乗務員の業務遂行にとってユニフォームのスカートは妨害要素だとの指摘はかなり以前からあった。今回の事故のような急迫した非常事態では、乗務員が椅子の上にあがって乗客を案内しなければならない可能性もあり、緊急の患者に心肺蘇生法を施さなければならないこともありうるが、スカートはこのような活動を制約せざるをえないからだ。国家人権委員会は2013年2月にアシアナ航空に対して「女性乗務員がズボンの勤務服も選択できるようにせよ」と勧告している。その後、女性乗務員は各社で支給されるユニフォームの中から自由に選べるようになっている。ズボンを履かなければならない、あるいはスカートを履かなければならないなどの規定はなくなった。しかし雰囲気上ズボンは履けないという指摘は、その後もなくなっていない。実際にアシアナ航空は、基本ユニフォームとしてはズボンを支給していない。支給するのは申請者に対してのみだ。

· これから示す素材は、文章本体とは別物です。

===== src/rtl/wb_retire_stage.sv =====
// Writeback/retire stage: buffers completed instructions and retires one per cycle as
// register-file write pulses, checks SAVE/RESTORE against WIM, and forwards pending results.
module wb_retire_stage #(
    parameter int FIFO_DEPTH = 2,
    parameter int NWINDOWS   = 2
) (
    input  logic        clk,
    input  logic        reset,
    input  logic        in_valid,
    output logic        in_ready,
    input  logic [4:0]  in_rd,
    input  logic [63:0] in_data,
    input  logic        in_wr,
    input  logic        in_dbl,
    input  logic        in_icc_en,
    input  logic [3:0]  in_icc,
    input  logic        in_y_en,
    input  logic        in_save,
    input  logic        in_restore,
    input  logic        in_et_inc,
    input  logic        in_et_dec,
    input  logic [31:0] wim,
    output logic        reg_write_en,
    output logic        reg_writeDouble_en,
    output logic [4:0]  wr_reg,
    output logic [63:0] data,
    output logic        icc_en,
    output logic [3:0]  icc_in,
    output logic        Y_en,
    output logic        cwp_inc,
    output logic        cwp_dec,
    output logic        et_inc,
    output logic        et_dec,
    output logic        trap_req,
    output logic [1:0]  trap_type,
    input  logic        trap_ack,
    input  logic [4:0]  rs1,
    input  logic [4:0]  rs2,
    output logic        fwd1_hit,
    output logic        fwd2_hit,
    output logic [31:0] fwd1_val,
    output logic [31:0] fwd2_val,
    output logic [4:0]  shadow_cwp,
    output logic [31:0] retired_cnt
);
    localparam int         AW      = $clog2(FIFO_DEPTH);
    localparam logic [AW:0] DEPTH_V = (AW+1)'(FIFO_DEPTH);
    localparam logic [4:0] CWP_MAX = 5'(NWINDOWS - 1);
    localparam int C_WR = 7, C_DBL = 6, C_ICC = 5, C_Y = 4, C_SAVE = 3, C_REST = 2, C_ETI = 1, C_ETD = 0;

    typedef enum logic {S_RUN = 1'b0, S_TRAP = 1'b1} state_t;
    state_t r_state, w_state_next;

    logic [4:0]    r_q_rd   [FIFO_DEPTH];
    logic [63:0]   r_q_data [FIFO_DEPTH];
    logic [3:0]    r_q_icc  [FIFO_DEPTH];
    logic [7:0]    r_q_ctl  [FIFO_DEPTH];
    logic [AW-1:0] r_wr_ptr, r_rd_ptr;
    logic [AW:0]   r_count;

    logic          w_full, w_push, w_pop, w_trap, w_retire, w_upd_data;
    logic          w_do_save, w_do_restore;
    logic [4:0]    w_h_rd, w_cwp_m1, w_cwp_p1;
    logic [63:0]   w_h_data;
    logic [3:0]    w_h_icc;
    logic [7:0]    w_h_ctl;
    logic [32:0]   w_fwd1, w_fwd2;

    assign w_full   = (r_count == DEPTH_V);
    assign in_ready = reset && (r_state == S_RUN) && !w_full;
    assign w_push   = in_valid && in_ready;
    assign w_pop    = (r_state == S_RUN) && (r_count != '0);

    assign w_h_rd   = r_q_rd[r_rd_ptr];
    assign w_h_data = r_q_data[r_rd_ptr];
    assign w_h_icc  = r_q_icc[r_rd_ptr];
    assign w_h_ctl  = r_q_ctl[r_rd_ptr];

    // SAVE together with RESTORE cancels both the window move and the check.
    assign w_do_save    = w_h_ctl[C_SAVE] && !w_h_ctl[C_REST];
    assign w_do_restore = w_h_ctl[C_REST] && !w_h_ctl[C_SAVE];
    assign w_cwp_m1     = (shadow_cwp == 5'd0) ? CWP_MAX : shadow_cwp - 5'd1;
    assign w_cwp_p1     = (shadow_cwp == CWP_MAX) ? 5'd0 : shadow_cwp + 5'd1;
    assign w_trap       = w_pop && ((w_do_save && wim[w_cwp_m1]) || (w_do_restore && wim[w_cwp_p1]));
    assign w_retire     = w_pop && !w_trap;
    assign w_upd_data   = w_retire && ((w_h_ctl[C_WR] && ((w_h_rd != 5'd0) || w_h_ctl[C_DBL])) || w_h_ctl[C_Y]);

    always_ff @(posedge clk) begin
        if (w_push) begin
            r_q_rd[r_wr_ptr]   <= in_rd;
            r_q_data[r_wr_ptr] <= in_data;
            r_q_icc[r_wr_ptr]  <= in_icc;
            r_q_ctl[r_wr_ptr]  <= {in_wr, in_dbl, in_icc_en, in_y_en, in_save, in_restore, in_et_inc, in_et_dec};
        end
    end

    // A trap flushes everything, including an entry pushed on the same edge.
    always_ff @(posedge clk or negedge reset) begin
        if (!reset) begin
            r_wr_ptr <= '0;
            r_rd_ptr <= '0;
            r_count  <= '0;
        end else if (w_trap) begin
            r_wr_ptr <= '0;
            r_rd_ptr <= '0;
            r_count  <= '0;
        end else begin
            if (w_push) r_wr_ptr <= r_wr_ptr + 1'b1;
            if (w_pop)  r_rd_ptr <= r_rd_ptr + 1'b1;
            if (w_push && !w_pop)      r_count <= r_count + 1'b1;
            else if (!w_push && w_pop) r_count <= r_count - 1'b1;
        end
    end

    always_ff @(posedge clk or negedge reset) begin
        if (!reset) begin
            reg_write_en       <= 1'b0;
            reg_writeDouble_en <= 1'b0;
            icc_en             <= 1'b0;
            icc_in             <= '0;
            Y_en               <= 1'b0;
            cwp_inc            <= 1'b0;
            cwp_dec            <= 1'b0;
            et_inc             <= 1'b0;
            et_dec             <= 1'b0;
            wr_reg             <= '0;
            data               <= '0;
            shadow_cwp         <= '0;
            retired_cnt        <= '0;
        end else begin
            reg_write_en       <= w_retire && w_h_ctl[C_WR] && (w_h_rd != 5'd0);
            reg_writeDouble_en <= w_retire && w_h_ctl[C_WR] && w_h_ctl[C_DBL];
            icc_en             <= w_retire && w_h_ctl[C_ICC];
            icc_in             <= (w_retire && w_h_ctl[C_ICC]) ? w_h_icc : 4'd0;
            Y_en               <= w_retire && w_h_ctl[C_Y];
            cwp_inc            <= w_retire && w_do_restore;
            cwp_dec            <= w_retire && w_do_save;
            et_inc             <= w_retire && w_h_ctl[C_ETI] && !w_h_ctl[C_ETD];
            et_dec             <= w_retire && w_h_ctl[C_ETD];
            if (w_upd_data) begin
                wr_reg <= w_h_rd;
                data   <= w_h_data;
            end
            if (w_retire) begin
                retired_cnt <= retired_cnt + 32'd1;
                if (w_do_save)         shadow_cwp <= w_cwp_m1;
                else if (w_do_restore) shadow_cwp <= w_cwp_p1;
            end
        end
    end

    always_ff @(posedge clk or negedge reset) begin
        if (!reset) begin
            r_state   <= S_RUN;
            trap_req  <= 1'b0;
            trap_type <= 2'b00;
        end else begin
            r_state <= w_state_next;
            if (w_trap) begin
                trap_req  <= 1'b1;
                trap_type <= w_do_save ? 2'b01 : 2'b10;
            end else if (r_state == S_TRAP && trap_ack) begin
                trap_req  <= 1'b0;
                trap_type <= 2'b00;
            end
        end
    end

    always_comb begin
        w_state_next = r_state;
        case (r_state)
            S_RUN:   if (w_trap) w_state_next = S_TRAP;
            S_TRAP:  if (trap_ack) w_state_next = S_RUN;
            default: w_state_next = S_RUN;
        endcase
    end

    // Retiring strobe is the oldest candidate; queued entries override it oldest to youngest.
    function automatic logic [32:0] fwd_lookup(input logic [4:0] rs);
        logic [32:0]   res;
        logic [AW-1:0] idx;
        res = '0;
        idx = '0;
        if (rs != 5'd0) begin
            if (reg_write_en && wr_reg == rs)
                res = {1'b1, data[31:0]};
            else if (reg_writeDouble_en && (wr_reg + 5'd1) == rs)
                res = {1'b1, data[63:32]};
            for (int i = 0; i < FIFO_DEPTH; i++) begin
                if (i < int'(r_count)) begin
                    idx = r_rd_ptr + AW'(i);
                    if (r_q_ctl[idx][C_WR] && r_q_rd[idx] == rs)
                        res = {1'b1, r_q_data[idx][31:0]};
                    else if (r_q_ctl[idx][C_WR] && r_q_ctl[idx][C_DBL] && (r_q_rd[idx] + 5'd1) == rs)
                        res = {1'b1, r_q_data[idx][63:32]};
                end
            end
        end
        return res;
    endfunction

    always_comb begin
        w_fwd1 = fwd_lookup(rs1);
        w_fwd2 = fwd_lookup(rs2);
    end

    assign fwd1_hit = w_fwd1[32];
    assign fwd1_val = w_fwd1[31:0];
    assign fwd2_hit = w_fwd2[32];
    assign fwd2_val = w_fwd2[31:0];
endmodule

航空各社は、支給されたユニフォームのどれを着るかは「乗務員が自主的に決めるべきこと」との立場だ。A航空会社の関係者は「会社としては乗務員の服装をズボンで統一できれば良いと思う。ただし望まない乗務員も多い。(好みに応じて)自分でユニフォームの幅を詰めて着る人もいる。そうしないよう強制したらむしろ大事(おおごと)になるだろう」と述べた。B航空会社の関係者は「ズボンを履いたからといって、乗客にとってより安全になるわけではない。(安全を最優先とするなら)すべての乗務員が作業服を着るべきだ」と述べた。客室乗務員たちは非常脱出に備えた訓練を毎年行っているが、訓練の際はジャンプスーツの訓練服を着ている。安全のためならそのようなユニフォームを着るべきだというのだ。
客室乗務員の法的地位は安全業務従事者だ。航空安全法は彼らを「航空機に搭乗して非常時に乗客を脱出させるなど、乗客の安全のための業務を遂行する者」と規定している。航空保安法も、客室乗務員は「機長の委任を受けて航空機の安全を害する行為などを制止できる」と定める。「客室サービス業務」よりも「安全」に重点を置いた服装規定が必要だと指摘される理由はここにある。アシアナ航空労組のパク・シウン副委員長は「安全要員がスカートを履くケースはないのではないか。一元化してズボンを履くことが必要に思える」と指摘した。